* _EXERCISE GOAL_:
Take the data from its first line. Print each line exactly until the line containing "export DESIGN_NICKNAME = d" has been printed too.

RECORDED DATA START

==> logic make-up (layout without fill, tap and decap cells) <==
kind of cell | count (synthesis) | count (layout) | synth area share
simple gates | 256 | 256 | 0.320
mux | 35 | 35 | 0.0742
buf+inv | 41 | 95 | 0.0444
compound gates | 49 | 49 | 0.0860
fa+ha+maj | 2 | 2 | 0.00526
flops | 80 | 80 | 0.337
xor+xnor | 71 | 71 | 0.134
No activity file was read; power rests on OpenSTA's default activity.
[config.mk]
export PLATFORM = sky130hd
export DESIGN_NAME = sbus_call_cpu
export DESIGN_NICKNAME = d
export VERILOG_FILES = /design/src/rtl/sbus_pkg.sv /design/src/rtl/sbus_alu.sv /design/src/rtl/sbus_regfile.sv /design/src/rtl/sbus_ctrl.sv /design/src/rtl/sbus_call_cpu.sv
export SDC_FILE = /design/constraint.sdc
export NUM_CORES = 1
export LEC_CHECK = 0
export BUFFER_PORTS_ARGS = -buffer_cell sky130_fd_sc_hd__buf_2
export CORE_MARGIN = 2
export CORE_UTILIZATION = 30
export CTS_CLUSTER_DIAMETER = 30
export CTS_CLUSTER_SIZE = 16
export DETAILED_ROUTE_END_ITERATION = 12
export PLACE_DENSITY = 0.58
export SKIP_LAST_GASP = 1
export SYNTH_ARGS = -nofsm -noshare
export SYNTH_HDL_FRONTEND = slang
export SYNTH_SLANG_ARGS = --single-unit
export TNS_END_PERCENT = 30
[constraint.sdc]
create_clock -name clk -period 3.9 [get_ports clk]
set_input_delay 0.195 -clock clk [delete_from_list [all_inputs] [get_ports clk]]
set_output_delay 0.195 -clock clk [all_outputs]
set_load 0.05 [all_outputs]
[src/rtl/sbus_pkg.sv]
package sbus_pkg;

    localparam int OPW  = 4;
    localparam logic [OPW-1:0] OP_CALL = 4'h1;
    localparam logic [OPW-1:0] OP_HALT = 4'hF;

    localparam int SRC_PC  = 0;
    localparam int SRC_TMP = 1;
    localparam int SRC_MDR = 2;
    localparam int NSRC    = 3;

    localparam int CNTW = 3;

    typedef enum logic [2:0] {
        ST_F_ADDR,
        ST_F_READ,
        ST_F_DEC,
        ST_X_ADDR,
        ST_X_LINK,
        ST_X_JUMP,
        ST_HALT
    } seq_state_t;

    typedef enum logic {
        ALU_PASS,
        ALU_INC
    } alu_op_t;

    typedef struct packed {
        logic [NSRC-1:0] drv;
        logic            ld_mar;
        logic            ld_mdr;
        logic            ld_pc;
        logic            ld_ir;
        logic            ld_tmp;
        logic            ld_rn;
        logic            rd;
        alu_op_t         alu_op;
    } uop_t;

endpackage

[src/rtl/sbus_alu.sv]
module sbus_alu
    import sbus_pkg::*;
#(
    parameter int DW = 16
) (
    input  alu_op_t       op,
    input  logic [DW-1:0] a,
    output logic [DW-1:0] y
);

    always_comb begin
        unique case (op)
            ALU_PASS: y = a;
            ALU_INC:  y = a + DW'(1);
        endcase
    end

endmodule

[src/rtl/sbus_regfile.sv]
module sbus_regfile #(
    parameter int DW   = 16,
    parameter int NREG = 4,
    parameter int RW   = (NREG > 1) ? $clog2(NREG) : 1
) (
    input  logic               clk,
    input  logic               rst_n,
    input  logic               we,
    input  logic [RW-1:0]      waddr,
    input  logic [DW-1:0]      wdata,
    output logic [NREG*DW-1:0] rd_flat
);

    // one register per index; only the addressed one takes the write
    for (genvar g = 0; g < NREG; g++) begin : g_reg
        logic [DW-1:0] r_q;

        always_ff @(posedge clk or negedge rst_n) begin
            if (!rst_n) begin
                r_q <= '0;
            end else if (we && (waddr == RW'(g))) begin
                r_q <= wdata;
            end
        end

        assign rd_flat[g*DW +: DW] = r_q;
    end

endmodule

[src/rtl/sbus_ctrl.sv]
module sbus_ctrl
    import sbus_pkg::*;
(
    input  logic             clk,
    input  logic             rst_n,
    input  logic [OPW-1:0]   dec_op,
    output seq_state_t       state_q,
    output uop_t             uop,
    output logic [CNTW-1:0]  exec_cnt
);

    seq_state_t state_d;

    // state register
    always_ff @(posedge clk or negedge rst_n) begin
        if (!rst_n) begin
            state_q <= ST_F_ADDR;
        end else begin
            state_q <= state_d;
        end
    end

    // transitions
    always_comb begin
        state_d = state_q;
        unique case (state_q)
            ST_F_ADDR: state_d = ST_F_READ;
            ST_F_READ: state_d = ST_F_DEC;
            ST_F_DEC: begin
                if (dec_op == OP_CALL) begin
                    state_d = ST_X_ADDR;
                end else if (dec_op == OP_HALT) begin
                    state_d = ST_HALT;
                end else begin
                    state_d = ST_F_ADDR;
                end
            end
            ST_X_ADDR: state_d = ST_X_LINK;
            ST_X_LINK: state_d = ST_X_JUMP;
            ST_X_JUMP: state_d = ST_F_ADDR;
            ST_HALT:   state_d = ST_HALT;
        endcase
    end

    // micro-operations: one bus driver per state at most
    always_comb begin
        uop        = '0;
        uop.alu_op = ALU_PASS;
        unique case (state_q)
            ST_F_ADDR, ST_X_ADDR: begin
                uop.drv[SRC_PC] = 1'b1;
                uop.ld_mar      = 1'b1;
                uop.alu_op      = ALU_INC;
                uop.ld_tmp      = 1'b1;
            end
            ST_F_READ: begin
                uop.rd           = 1'b1;
                uop.ld_mdr       = 1'b1;
                uop.drv[SRC_TMP] = 1'b1;
                uop.ld_pc        = 1'b1;
            end
            ST_F_DEC: begin
                uop.drv[SRC_MDR] = 1'b1;
                uop.ld_ir        = 1'b1;
            end
            ST_X_LINK: begin
                uop.rd           = 1'b1;
                uop.ld_mdr       = 1'b1;
                uop.drv[SRC_TMP] = 1'b1;
                uop.ld_rn        = 1'b1;
            end
            ST_X_JUMP: begin
                uop.drv[SRC_MDR] = 1'b1;
                uop.ld_pc        = 1'b1;
            end
            ST_HALT: begin
                uop = '0;
            end
        endcase
    end

    // execute-cycle counter: cleared at decode, counts execute states
    always_ff @(posedge clk or negedge rst_n) begin
        if (!rst_n) begin
            exec_cnt <= '0;
        end else if (state_q == ST_F_DEC) begin
            exec_cnt <= '0;
        end else if (state_q == ST_X_ADDR || state_q == ST_X_LINK ||
                     state_q == ST_X_JUMP) begin
            exec_cnt <= exec_cnt + CNTW'(1);
        end
    end

endmodule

RECORDED DATA END

* _ANSWER SECTION_:
==> logic make-up (layout without fill, tap and decap cells) <==
kind of cell | count (synthesis) | count (layout) | synth area share
simple gates | 256 | 256 | 0.320
mux | 35 | 35 | 0.0742
buf+inv | 41 | 95 | 0.0444
compound gates | 49 | 49 | 0.0860
fa+ha+maj | 2 | 2 | 0.00526
flops | 80 | 80 | 0.337
xor+xnor | 71 | 71 | 0.134
No activity file was read; power rests on OpenSTA's default activity.
[config.mk]
export PLATFORM = sky130hd
export DESIGN_NAME = sbus_call_cpu
export DESIGN_NICKNAME = d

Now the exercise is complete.